--- INPUT DATA Enclosed Below ---

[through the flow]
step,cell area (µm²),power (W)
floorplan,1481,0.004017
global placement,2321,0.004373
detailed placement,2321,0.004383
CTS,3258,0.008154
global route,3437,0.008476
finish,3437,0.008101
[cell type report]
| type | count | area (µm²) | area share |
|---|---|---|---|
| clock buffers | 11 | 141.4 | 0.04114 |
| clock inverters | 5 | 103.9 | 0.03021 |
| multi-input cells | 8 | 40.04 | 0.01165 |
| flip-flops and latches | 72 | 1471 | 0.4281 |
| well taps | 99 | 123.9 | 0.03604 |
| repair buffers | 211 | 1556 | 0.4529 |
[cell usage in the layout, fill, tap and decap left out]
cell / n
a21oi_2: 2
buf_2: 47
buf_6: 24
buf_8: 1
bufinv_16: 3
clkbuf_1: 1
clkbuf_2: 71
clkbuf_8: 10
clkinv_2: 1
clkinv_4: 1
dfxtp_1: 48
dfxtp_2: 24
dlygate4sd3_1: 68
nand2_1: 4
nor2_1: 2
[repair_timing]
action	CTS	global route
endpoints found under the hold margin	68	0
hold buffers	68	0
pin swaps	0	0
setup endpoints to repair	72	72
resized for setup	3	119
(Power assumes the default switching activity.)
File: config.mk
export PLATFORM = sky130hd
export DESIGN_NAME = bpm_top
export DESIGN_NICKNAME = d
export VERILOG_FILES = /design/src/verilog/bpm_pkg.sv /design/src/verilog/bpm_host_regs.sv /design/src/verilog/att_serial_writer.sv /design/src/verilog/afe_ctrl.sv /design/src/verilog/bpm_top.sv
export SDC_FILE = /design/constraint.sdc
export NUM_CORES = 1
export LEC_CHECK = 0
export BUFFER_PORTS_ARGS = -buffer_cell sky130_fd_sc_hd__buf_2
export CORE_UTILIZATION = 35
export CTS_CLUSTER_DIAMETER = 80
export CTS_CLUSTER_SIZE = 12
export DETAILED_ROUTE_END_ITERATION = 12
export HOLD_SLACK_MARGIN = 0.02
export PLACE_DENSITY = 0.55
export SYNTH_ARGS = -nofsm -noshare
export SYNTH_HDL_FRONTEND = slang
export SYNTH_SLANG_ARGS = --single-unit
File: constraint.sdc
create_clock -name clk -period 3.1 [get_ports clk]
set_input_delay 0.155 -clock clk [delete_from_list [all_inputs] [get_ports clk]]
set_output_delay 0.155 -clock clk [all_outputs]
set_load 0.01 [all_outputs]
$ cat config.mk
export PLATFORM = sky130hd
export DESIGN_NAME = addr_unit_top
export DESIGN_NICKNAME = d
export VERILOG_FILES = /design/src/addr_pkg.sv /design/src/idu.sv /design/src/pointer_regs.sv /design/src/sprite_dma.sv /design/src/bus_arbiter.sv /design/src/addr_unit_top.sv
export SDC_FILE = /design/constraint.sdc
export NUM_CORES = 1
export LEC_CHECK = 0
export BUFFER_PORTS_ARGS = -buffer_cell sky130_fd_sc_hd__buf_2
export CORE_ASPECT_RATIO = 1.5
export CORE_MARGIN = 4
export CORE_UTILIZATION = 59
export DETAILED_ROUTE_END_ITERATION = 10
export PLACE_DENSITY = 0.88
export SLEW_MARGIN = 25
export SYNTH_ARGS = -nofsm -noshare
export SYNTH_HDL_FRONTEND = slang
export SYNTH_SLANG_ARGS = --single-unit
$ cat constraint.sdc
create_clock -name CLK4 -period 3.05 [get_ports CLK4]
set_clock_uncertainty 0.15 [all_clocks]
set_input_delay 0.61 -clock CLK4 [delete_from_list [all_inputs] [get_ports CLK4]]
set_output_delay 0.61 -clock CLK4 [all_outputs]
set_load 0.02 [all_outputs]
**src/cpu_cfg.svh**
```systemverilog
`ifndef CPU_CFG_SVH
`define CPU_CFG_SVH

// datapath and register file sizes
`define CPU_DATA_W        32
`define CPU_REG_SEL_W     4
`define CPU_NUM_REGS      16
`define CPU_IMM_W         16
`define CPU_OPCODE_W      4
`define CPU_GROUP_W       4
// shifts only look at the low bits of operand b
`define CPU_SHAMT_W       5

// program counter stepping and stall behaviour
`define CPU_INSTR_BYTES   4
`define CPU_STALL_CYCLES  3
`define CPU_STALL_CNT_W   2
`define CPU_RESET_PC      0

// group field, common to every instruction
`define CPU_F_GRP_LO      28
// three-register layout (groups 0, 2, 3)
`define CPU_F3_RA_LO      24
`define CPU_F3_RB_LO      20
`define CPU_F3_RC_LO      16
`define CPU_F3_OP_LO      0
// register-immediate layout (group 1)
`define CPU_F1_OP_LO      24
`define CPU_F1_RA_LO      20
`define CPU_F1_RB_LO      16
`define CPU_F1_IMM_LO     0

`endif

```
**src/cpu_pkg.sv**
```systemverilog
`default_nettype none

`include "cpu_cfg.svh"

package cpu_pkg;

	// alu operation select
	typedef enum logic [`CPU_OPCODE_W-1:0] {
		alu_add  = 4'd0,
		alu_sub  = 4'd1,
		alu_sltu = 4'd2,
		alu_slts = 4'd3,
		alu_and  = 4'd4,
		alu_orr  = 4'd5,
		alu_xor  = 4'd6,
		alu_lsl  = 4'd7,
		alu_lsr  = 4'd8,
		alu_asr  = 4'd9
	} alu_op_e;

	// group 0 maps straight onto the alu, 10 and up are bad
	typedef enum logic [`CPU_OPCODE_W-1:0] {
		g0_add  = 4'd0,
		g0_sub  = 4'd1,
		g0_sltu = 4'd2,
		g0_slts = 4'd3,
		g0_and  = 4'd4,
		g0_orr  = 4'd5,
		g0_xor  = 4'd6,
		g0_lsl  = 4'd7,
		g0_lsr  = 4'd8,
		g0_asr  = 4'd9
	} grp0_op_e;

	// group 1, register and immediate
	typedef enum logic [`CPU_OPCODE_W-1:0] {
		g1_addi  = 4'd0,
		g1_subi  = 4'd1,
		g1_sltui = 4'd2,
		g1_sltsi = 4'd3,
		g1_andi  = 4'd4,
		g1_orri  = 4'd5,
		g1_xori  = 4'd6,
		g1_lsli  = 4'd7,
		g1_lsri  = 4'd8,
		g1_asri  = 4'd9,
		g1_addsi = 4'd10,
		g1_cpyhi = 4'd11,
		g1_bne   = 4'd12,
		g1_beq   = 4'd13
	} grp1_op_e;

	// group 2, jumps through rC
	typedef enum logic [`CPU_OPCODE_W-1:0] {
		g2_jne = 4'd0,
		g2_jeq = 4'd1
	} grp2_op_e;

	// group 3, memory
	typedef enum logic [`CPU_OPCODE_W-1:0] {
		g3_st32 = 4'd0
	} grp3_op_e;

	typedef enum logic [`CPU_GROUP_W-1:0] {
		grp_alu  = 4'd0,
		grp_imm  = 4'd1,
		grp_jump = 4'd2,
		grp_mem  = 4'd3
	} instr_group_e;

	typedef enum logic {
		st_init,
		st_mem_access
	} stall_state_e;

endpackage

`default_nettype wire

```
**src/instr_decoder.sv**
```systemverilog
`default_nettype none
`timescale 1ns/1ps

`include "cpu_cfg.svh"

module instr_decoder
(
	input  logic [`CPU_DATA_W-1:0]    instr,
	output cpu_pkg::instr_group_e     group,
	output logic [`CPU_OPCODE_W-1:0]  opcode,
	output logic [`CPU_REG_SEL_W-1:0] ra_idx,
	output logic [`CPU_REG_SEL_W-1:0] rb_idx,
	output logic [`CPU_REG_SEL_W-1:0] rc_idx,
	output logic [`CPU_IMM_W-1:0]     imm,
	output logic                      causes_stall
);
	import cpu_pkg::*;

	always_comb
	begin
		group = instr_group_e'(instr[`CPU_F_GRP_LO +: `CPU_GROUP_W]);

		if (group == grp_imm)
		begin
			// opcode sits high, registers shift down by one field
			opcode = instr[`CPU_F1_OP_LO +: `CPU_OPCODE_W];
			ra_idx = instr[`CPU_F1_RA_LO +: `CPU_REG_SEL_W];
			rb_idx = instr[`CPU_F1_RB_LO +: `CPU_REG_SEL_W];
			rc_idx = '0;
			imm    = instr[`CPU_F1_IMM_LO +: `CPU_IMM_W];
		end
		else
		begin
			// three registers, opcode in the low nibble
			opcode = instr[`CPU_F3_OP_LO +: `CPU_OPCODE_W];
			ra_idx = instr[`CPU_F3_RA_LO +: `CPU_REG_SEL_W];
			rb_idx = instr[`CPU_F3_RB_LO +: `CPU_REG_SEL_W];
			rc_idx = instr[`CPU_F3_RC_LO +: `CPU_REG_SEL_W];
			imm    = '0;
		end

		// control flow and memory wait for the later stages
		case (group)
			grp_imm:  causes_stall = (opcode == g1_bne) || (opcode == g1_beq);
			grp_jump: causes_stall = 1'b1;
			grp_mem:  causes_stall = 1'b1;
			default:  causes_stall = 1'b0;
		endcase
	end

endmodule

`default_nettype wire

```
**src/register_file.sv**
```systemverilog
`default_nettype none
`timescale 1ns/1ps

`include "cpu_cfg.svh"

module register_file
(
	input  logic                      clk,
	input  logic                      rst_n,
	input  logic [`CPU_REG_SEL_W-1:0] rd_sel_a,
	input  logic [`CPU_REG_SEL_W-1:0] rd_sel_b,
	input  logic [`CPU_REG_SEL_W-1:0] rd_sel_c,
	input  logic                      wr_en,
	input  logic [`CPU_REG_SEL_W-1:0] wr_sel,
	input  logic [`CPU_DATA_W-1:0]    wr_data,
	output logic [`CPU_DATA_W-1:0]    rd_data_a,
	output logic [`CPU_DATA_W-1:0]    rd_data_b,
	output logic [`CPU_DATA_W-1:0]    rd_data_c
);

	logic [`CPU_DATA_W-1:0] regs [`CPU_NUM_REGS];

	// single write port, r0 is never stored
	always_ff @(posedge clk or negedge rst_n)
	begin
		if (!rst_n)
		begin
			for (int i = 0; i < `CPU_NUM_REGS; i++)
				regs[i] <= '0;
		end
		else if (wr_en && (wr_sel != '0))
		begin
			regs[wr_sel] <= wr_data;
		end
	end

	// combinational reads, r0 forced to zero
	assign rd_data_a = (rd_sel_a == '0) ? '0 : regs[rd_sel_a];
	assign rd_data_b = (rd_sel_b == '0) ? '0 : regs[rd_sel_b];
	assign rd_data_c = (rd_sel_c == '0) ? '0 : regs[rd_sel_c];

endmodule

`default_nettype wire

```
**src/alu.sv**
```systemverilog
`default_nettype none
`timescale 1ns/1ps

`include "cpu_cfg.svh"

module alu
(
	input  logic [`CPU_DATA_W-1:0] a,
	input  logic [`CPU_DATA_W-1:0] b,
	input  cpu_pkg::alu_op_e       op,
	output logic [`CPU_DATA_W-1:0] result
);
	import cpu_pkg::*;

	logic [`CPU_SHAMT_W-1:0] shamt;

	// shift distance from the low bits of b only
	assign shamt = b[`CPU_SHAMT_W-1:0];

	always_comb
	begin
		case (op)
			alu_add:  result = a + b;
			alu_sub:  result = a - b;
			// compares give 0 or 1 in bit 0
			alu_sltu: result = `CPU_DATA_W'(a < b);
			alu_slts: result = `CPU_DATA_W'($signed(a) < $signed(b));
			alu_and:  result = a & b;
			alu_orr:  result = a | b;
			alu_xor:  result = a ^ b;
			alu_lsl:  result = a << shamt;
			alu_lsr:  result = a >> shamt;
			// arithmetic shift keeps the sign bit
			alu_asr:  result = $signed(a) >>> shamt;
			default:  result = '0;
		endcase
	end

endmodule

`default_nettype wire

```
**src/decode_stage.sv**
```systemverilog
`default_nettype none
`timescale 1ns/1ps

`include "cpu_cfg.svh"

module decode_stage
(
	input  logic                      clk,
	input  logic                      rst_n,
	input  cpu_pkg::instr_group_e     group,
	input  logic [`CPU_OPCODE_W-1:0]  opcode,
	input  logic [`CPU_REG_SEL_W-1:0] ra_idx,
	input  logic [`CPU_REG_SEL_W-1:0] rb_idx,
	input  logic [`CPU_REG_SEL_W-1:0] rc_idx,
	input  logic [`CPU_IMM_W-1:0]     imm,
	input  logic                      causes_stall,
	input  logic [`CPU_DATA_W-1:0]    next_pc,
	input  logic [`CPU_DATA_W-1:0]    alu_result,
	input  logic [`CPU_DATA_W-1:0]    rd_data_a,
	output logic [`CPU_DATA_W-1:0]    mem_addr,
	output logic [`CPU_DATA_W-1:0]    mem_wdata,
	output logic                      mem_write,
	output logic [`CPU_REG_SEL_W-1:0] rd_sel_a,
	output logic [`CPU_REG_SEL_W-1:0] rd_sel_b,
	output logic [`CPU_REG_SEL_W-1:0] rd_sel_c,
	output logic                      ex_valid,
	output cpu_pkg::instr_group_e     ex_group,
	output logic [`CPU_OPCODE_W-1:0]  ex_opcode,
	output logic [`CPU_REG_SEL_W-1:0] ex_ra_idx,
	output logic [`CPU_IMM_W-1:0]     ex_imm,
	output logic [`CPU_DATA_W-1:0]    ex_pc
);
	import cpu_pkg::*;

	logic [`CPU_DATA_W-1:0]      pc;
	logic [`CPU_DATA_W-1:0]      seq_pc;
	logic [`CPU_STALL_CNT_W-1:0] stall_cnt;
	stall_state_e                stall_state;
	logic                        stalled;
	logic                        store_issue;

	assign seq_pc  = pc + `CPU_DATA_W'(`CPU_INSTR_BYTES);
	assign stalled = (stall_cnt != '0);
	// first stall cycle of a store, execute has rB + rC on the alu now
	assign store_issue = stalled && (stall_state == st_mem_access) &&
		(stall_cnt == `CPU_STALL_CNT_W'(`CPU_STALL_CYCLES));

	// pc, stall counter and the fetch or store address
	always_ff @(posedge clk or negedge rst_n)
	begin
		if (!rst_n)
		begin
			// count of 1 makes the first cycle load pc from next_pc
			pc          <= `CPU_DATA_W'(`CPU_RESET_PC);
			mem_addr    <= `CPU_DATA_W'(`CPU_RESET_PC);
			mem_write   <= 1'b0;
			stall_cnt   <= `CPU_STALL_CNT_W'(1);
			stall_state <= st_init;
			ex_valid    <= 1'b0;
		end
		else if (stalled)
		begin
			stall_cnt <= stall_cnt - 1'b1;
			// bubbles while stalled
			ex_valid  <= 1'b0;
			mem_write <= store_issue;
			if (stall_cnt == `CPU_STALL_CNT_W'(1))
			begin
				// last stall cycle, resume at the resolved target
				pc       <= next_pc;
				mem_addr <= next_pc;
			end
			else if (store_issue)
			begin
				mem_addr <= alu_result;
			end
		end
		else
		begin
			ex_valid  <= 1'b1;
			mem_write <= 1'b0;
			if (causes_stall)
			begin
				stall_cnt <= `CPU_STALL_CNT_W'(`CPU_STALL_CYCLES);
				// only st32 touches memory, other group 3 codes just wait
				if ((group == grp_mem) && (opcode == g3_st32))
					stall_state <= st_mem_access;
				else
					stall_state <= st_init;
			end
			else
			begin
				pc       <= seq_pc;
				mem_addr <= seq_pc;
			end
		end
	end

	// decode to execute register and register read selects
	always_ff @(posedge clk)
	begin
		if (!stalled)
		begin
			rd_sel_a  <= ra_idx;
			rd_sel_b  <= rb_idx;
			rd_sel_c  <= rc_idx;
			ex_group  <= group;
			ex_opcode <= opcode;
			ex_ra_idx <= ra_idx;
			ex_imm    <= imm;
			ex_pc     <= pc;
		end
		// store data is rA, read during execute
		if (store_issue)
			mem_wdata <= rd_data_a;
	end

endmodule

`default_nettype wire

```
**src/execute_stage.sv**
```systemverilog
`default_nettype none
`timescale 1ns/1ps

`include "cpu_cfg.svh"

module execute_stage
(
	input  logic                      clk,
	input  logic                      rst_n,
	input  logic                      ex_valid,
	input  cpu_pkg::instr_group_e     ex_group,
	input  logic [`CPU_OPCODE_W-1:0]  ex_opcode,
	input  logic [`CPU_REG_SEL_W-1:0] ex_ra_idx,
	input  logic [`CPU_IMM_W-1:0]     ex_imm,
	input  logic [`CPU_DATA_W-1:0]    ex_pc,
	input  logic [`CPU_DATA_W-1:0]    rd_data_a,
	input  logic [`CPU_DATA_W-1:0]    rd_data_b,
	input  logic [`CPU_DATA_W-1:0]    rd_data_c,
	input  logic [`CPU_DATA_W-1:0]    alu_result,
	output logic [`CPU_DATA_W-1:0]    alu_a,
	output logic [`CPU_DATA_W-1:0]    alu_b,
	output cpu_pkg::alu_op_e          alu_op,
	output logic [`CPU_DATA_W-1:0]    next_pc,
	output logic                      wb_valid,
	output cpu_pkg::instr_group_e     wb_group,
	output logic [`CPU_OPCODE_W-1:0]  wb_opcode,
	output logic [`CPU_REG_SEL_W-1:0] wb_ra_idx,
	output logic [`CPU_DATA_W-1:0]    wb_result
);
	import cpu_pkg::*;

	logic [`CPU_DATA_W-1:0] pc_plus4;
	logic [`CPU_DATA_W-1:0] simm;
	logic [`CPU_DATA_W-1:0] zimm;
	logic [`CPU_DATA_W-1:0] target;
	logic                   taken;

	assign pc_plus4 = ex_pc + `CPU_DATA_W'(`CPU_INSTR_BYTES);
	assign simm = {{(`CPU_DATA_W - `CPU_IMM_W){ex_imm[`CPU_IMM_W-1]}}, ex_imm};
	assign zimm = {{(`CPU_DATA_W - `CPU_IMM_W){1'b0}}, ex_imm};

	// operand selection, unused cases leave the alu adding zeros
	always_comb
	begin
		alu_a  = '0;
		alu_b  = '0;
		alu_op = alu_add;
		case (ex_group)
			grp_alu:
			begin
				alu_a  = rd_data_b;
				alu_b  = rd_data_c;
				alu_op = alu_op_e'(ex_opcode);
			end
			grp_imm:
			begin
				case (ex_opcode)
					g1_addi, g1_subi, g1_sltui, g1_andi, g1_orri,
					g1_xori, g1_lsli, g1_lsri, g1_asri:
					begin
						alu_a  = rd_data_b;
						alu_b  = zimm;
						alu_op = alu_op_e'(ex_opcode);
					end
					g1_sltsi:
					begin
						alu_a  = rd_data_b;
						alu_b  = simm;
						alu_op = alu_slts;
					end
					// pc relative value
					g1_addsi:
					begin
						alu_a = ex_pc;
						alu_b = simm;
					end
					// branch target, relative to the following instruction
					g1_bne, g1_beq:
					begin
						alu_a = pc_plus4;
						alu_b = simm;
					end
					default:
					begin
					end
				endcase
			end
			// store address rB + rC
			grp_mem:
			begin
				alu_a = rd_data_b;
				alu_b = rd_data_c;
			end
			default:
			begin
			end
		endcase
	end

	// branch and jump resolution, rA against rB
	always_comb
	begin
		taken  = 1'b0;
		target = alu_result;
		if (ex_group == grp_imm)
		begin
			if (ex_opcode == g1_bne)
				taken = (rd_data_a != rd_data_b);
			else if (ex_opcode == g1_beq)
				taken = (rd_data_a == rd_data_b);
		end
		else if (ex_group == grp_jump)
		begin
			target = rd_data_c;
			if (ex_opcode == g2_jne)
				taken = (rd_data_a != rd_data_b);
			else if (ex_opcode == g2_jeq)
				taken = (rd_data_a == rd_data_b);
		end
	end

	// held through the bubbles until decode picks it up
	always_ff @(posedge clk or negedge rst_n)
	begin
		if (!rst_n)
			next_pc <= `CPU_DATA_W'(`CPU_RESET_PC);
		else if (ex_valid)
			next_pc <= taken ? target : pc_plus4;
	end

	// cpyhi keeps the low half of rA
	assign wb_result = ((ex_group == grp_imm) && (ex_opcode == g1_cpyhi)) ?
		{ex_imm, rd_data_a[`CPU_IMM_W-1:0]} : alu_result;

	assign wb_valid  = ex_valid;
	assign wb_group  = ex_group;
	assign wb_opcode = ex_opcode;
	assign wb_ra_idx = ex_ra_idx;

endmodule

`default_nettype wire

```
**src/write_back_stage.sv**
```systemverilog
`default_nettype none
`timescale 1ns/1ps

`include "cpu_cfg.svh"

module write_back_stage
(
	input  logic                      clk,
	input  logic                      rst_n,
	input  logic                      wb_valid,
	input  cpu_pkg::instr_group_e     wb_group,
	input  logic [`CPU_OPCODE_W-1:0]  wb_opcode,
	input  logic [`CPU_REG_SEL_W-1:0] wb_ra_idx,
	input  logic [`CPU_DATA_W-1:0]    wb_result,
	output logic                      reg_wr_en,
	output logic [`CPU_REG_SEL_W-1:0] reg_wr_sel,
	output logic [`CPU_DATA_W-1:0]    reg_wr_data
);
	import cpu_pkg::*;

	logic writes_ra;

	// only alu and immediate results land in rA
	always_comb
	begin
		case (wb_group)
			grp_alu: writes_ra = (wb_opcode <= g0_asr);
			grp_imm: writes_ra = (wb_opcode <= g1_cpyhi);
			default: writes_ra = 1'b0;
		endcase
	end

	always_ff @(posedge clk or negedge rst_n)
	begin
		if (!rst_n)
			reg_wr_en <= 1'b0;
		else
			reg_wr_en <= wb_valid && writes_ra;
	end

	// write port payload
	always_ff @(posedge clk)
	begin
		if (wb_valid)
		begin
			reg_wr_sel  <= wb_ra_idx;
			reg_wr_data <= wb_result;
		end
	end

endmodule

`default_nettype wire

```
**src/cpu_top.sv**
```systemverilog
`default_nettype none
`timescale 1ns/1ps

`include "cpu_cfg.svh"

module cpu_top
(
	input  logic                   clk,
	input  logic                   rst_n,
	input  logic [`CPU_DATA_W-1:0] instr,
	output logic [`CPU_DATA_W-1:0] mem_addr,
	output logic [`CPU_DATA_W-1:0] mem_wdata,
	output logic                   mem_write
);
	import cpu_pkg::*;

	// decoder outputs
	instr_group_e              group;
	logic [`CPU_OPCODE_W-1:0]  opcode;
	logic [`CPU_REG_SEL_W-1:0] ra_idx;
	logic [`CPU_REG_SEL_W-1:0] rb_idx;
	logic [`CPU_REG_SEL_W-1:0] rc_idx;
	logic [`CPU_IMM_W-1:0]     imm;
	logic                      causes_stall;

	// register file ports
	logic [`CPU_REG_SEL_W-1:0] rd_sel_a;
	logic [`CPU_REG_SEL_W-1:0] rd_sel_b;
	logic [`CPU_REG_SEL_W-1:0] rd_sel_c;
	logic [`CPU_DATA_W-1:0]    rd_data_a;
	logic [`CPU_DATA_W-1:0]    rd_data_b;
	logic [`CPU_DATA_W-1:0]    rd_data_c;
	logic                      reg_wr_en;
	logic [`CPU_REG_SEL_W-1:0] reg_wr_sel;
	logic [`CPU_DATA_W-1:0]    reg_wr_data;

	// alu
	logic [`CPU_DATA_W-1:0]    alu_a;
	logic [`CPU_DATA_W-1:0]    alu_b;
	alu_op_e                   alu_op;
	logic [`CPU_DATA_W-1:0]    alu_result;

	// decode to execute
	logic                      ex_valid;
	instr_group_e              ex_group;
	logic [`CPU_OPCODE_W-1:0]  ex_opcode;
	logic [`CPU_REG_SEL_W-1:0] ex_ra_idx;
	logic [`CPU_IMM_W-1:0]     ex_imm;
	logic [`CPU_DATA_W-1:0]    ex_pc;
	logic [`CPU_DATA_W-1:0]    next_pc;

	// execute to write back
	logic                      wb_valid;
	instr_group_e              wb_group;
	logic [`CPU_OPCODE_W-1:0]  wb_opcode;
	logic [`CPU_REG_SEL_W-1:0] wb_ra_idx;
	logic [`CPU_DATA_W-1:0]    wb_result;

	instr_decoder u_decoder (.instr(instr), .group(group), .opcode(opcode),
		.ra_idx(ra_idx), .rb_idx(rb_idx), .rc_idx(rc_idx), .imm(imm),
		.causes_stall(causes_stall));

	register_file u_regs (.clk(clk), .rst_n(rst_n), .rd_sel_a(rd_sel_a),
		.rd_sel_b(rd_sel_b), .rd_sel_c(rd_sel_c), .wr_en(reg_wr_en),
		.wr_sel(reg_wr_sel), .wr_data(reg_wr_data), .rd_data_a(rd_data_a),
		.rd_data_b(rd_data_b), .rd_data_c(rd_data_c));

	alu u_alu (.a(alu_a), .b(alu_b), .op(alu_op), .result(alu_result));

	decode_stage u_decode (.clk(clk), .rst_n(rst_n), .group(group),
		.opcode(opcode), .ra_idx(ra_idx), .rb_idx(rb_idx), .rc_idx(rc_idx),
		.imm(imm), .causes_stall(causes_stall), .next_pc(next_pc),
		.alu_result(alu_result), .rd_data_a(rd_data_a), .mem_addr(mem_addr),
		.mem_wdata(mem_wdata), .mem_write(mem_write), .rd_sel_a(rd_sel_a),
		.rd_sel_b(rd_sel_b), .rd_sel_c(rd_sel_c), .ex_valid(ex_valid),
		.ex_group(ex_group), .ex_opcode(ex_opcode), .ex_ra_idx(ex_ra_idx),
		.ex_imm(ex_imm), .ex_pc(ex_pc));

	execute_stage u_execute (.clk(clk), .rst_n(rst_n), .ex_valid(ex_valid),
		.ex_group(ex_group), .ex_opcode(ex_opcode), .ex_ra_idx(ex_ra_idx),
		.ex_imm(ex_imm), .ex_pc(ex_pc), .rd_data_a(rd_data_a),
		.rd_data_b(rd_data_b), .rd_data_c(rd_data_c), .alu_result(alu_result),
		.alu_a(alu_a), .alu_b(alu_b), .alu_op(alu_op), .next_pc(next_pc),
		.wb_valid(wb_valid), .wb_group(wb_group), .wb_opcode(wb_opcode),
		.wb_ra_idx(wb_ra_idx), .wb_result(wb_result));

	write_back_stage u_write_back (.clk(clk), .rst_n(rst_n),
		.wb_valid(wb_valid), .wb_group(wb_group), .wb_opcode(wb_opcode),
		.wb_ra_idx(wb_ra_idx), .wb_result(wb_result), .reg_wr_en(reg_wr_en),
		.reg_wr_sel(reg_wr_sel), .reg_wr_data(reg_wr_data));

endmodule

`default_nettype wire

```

--- End of Enclosed INPUT DATA ---
--- INPUT DATA Enclosed Below ---

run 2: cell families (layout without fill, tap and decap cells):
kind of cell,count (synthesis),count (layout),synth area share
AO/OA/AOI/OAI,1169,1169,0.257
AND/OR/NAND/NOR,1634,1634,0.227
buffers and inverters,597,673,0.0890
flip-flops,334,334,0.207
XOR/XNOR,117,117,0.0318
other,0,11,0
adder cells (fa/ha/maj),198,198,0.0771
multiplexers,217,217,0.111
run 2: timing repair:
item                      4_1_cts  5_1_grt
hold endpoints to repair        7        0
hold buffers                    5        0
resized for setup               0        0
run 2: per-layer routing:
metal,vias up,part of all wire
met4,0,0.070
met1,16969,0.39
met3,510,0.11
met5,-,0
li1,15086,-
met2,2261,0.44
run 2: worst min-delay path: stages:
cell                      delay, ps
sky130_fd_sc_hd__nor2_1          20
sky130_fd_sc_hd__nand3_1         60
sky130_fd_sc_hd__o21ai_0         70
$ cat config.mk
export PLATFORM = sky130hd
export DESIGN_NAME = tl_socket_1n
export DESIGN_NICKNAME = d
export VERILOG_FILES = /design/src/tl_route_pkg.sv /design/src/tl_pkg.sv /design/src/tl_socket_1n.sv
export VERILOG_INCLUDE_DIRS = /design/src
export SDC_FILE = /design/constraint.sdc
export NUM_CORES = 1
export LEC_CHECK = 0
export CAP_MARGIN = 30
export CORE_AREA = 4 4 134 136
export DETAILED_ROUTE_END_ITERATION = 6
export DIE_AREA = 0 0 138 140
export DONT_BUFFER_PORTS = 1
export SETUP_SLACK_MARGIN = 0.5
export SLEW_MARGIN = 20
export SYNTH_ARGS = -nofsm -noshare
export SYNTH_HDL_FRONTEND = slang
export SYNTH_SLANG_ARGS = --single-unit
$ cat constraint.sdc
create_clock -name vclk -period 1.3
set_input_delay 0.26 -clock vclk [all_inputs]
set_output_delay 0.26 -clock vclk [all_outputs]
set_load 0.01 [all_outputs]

--- End of Enclosed INPUT DATA ---

» **PROBLEM TO WORK ON**: Each line above where the word "flip" occurs should be returned in full.

» **THE COMPLETED TASK**:
| flip-flops and latches | 72 | 1471 | 0.4281 |
flip-flops,334,334,0.207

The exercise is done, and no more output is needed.